Gangrene develops once deoxygenated blood causes tissue death in some section in the body, usually in the feet or hands.
It is considered as a serious condition that can lead to limb amputation or even death. It requires prompt treatment to prevent the spread of tissue death as quickly as possible.
What are the types?
- Dry – this type starts steadily and usually linked with chronic ailments including diabetes. The skin dries up, shriveled and darker in appearance and feels cool to the touch.
- Wet – the skin becomes swollen along with blisters that might rupture. It is essentially linked with infection of the dead tissue. This type can form after sustaining a severe burn or frostbite.

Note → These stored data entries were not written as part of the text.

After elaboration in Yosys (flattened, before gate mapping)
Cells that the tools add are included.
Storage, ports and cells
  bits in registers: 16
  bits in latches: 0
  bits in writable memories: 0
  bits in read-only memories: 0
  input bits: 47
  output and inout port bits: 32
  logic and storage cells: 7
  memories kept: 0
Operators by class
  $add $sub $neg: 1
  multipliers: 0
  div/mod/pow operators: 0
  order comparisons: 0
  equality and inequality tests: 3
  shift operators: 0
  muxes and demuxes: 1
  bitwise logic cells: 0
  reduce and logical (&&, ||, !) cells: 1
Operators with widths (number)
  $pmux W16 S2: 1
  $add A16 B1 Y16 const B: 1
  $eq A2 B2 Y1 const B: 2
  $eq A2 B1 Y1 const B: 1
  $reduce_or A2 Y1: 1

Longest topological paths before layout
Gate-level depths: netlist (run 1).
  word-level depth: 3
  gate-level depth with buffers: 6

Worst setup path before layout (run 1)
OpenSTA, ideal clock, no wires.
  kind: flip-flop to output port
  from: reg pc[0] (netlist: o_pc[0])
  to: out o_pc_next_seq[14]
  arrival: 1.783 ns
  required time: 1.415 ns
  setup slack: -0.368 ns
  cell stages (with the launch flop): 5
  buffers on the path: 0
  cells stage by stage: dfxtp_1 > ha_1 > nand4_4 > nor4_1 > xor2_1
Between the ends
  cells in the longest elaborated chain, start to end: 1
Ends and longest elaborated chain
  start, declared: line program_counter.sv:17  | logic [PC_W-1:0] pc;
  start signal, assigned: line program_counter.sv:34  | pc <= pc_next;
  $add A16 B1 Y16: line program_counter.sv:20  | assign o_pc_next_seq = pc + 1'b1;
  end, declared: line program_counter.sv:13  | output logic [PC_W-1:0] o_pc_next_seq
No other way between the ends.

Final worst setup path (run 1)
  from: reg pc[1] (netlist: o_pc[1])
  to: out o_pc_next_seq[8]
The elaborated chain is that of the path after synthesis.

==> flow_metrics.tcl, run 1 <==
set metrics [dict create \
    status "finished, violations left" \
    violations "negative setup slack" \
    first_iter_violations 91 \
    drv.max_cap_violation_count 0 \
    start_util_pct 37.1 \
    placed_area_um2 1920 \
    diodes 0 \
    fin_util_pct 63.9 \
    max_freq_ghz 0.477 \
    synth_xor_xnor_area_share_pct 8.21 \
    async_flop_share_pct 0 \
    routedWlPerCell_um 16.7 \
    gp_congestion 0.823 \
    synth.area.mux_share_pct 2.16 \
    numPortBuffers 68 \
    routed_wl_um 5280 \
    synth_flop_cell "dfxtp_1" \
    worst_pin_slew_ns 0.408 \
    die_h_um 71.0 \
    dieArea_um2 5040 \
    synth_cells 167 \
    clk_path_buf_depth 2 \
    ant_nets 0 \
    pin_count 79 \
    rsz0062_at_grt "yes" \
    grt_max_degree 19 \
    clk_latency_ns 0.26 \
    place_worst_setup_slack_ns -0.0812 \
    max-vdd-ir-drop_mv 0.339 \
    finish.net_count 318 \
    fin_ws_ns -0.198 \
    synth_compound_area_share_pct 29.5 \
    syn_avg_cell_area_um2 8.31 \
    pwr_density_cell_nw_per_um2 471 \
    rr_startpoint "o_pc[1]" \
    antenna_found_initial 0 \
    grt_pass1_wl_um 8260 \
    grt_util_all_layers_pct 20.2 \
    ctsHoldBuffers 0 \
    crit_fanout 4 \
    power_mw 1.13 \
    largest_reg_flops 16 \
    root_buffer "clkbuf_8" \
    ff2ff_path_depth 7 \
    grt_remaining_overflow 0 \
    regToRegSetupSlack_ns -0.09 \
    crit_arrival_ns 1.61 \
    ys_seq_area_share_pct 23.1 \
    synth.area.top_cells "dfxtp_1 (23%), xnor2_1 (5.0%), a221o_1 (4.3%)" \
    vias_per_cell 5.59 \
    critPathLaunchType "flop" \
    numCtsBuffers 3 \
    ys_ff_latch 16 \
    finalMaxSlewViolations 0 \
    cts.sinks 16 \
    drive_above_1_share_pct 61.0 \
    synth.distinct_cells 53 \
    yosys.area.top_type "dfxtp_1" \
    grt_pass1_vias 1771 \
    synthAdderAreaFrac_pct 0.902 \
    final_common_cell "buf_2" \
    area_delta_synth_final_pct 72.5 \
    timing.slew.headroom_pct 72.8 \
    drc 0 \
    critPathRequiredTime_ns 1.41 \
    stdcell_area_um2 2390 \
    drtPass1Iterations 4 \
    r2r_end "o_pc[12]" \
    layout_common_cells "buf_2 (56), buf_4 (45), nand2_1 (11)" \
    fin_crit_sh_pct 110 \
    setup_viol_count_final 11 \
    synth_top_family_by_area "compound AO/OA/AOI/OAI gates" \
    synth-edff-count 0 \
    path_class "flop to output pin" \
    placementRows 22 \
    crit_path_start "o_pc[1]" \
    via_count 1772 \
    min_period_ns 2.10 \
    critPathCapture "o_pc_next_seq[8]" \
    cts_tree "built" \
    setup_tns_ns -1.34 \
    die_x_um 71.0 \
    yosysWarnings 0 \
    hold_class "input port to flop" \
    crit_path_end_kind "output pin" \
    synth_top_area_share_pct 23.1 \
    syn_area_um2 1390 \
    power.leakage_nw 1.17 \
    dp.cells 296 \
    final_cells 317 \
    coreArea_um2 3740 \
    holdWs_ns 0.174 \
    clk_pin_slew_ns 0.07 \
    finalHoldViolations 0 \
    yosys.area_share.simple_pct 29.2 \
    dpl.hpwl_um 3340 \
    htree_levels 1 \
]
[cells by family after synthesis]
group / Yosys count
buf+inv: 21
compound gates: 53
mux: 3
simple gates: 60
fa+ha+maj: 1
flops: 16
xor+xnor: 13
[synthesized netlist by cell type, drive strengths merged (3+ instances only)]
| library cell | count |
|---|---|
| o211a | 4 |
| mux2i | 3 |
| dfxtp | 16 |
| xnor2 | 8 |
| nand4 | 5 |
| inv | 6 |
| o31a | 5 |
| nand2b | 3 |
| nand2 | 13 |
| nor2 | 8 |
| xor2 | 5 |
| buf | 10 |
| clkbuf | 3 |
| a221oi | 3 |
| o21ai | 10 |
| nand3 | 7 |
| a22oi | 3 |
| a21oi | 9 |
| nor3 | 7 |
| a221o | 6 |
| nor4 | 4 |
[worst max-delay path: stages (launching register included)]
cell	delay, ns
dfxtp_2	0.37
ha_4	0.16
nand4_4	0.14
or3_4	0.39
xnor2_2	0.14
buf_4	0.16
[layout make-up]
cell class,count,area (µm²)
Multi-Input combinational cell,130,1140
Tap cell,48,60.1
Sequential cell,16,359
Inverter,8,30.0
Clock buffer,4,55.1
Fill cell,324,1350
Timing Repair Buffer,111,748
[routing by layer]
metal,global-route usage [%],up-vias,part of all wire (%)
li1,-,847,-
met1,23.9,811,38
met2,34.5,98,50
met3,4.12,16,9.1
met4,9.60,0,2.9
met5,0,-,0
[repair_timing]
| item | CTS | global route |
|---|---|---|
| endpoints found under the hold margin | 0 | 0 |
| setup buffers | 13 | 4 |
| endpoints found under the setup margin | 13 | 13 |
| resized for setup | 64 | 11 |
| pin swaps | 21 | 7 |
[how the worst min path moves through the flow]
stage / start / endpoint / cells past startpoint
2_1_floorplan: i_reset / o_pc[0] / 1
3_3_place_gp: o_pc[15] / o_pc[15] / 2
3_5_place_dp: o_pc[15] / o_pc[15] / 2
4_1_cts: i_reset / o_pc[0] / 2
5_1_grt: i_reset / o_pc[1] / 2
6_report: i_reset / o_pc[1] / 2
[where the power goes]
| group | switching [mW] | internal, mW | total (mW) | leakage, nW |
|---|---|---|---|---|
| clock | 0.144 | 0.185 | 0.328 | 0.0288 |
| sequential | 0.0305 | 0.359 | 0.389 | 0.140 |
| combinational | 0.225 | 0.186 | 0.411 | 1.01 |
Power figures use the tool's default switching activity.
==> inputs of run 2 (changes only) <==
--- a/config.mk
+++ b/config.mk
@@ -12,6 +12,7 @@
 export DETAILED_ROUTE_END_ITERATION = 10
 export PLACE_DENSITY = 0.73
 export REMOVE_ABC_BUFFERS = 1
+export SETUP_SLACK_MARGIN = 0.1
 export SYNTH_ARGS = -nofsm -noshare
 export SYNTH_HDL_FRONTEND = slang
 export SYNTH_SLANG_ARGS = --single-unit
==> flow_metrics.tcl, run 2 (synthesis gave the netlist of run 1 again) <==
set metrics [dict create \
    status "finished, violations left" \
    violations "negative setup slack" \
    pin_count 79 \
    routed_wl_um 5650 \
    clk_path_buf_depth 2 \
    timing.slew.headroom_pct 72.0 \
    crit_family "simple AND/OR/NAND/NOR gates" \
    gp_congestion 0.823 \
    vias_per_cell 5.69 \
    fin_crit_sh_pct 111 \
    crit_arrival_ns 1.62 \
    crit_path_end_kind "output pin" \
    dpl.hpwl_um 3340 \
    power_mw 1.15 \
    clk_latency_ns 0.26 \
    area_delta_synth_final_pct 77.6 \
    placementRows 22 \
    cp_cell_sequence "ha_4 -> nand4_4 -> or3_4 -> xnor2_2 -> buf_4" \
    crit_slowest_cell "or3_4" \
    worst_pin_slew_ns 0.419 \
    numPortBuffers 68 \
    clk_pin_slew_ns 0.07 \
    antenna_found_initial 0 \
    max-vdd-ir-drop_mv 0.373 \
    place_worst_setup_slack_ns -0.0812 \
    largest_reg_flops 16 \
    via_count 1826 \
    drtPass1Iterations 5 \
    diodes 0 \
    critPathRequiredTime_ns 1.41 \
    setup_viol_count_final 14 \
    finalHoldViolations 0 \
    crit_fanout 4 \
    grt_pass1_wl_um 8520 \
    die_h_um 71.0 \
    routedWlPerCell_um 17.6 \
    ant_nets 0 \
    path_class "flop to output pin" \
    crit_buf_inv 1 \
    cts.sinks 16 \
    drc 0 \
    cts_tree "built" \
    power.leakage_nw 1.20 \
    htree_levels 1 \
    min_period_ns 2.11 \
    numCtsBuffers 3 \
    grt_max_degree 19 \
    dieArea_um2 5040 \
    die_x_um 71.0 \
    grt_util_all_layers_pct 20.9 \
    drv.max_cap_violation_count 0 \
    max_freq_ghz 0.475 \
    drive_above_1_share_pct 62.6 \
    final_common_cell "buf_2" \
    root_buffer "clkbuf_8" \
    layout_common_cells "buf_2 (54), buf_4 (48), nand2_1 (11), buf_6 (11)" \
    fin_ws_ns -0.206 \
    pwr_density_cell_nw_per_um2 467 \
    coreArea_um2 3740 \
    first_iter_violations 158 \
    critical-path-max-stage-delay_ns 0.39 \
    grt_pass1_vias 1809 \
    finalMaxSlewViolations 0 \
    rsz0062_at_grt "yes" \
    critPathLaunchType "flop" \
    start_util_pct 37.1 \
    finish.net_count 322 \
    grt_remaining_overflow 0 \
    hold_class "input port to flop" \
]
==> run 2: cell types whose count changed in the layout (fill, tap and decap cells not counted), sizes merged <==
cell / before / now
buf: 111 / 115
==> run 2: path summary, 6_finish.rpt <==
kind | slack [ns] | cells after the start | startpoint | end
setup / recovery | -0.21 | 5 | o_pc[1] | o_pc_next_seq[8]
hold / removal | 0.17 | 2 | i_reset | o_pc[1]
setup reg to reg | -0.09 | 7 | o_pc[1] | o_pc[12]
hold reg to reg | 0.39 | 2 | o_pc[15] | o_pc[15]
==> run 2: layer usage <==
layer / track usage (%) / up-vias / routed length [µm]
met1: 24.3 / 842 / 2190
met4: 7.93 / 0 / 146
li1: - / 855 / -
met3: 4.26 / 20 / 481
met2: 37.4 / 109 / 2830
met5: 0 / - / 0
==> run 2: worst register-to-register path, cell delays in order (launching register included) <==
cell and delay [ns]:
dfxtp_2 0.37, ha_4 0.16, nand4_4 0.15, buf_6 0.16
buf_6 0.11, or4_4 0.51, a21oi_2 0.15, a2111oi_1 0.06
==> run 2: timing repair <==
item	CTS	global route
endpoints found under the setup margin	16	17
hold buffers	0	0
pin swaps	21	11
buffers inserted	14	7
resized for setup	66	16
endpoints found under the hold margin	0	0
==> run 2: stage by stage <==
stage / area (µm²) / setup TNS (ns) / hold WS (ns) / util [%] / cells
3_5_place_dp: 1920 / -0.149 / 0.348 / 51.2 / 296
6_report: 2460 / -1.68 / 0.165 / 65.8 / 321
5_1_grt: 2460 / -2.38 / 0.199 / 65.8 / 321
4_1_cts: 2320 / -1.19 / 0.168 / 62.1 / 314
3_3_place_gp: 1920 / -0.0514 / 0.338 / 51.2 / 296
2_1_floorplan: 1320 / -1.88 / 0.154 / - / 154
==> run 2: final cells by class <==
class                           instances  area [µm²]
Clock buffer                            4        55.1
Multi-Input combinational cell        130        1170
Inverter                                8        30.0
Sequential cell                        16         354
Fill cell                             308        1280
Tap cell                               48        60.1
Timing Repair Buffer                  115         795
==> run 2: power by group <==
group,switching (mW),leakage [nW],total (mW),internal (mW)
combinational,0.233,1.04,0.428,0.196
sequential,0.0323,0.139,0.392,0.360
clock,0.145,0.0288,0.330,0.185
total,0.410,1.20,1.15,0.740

What are the risk factors?
- Diabetes, obesity, high blood pressure and other causes of vascular disease
- Large intake of alcohol
- Diminished immune function
- Intravenous drug use
What are the indications?
The main characteristics of gangrene include:
- Color loss in the affected area. The site will appear discolored and later dry up and darken. It changes from red to black in dry gangrene or turn swollen and foul-smelling in the wet form.
- Shiny and shedding skin with a clear line between the affected area and healthy skin
- Pain or discomfort that is followed by sensation loss and inability to move the affected area.
- Site is cold to the touch along with loss of pulse in the arteries
Management of gangrene
The treatment is based on the site, type and extent of the affected tissue. If an individual is suspected with the signs of gangrene, prompt medical care is required to lower the risk for serious complications and even death.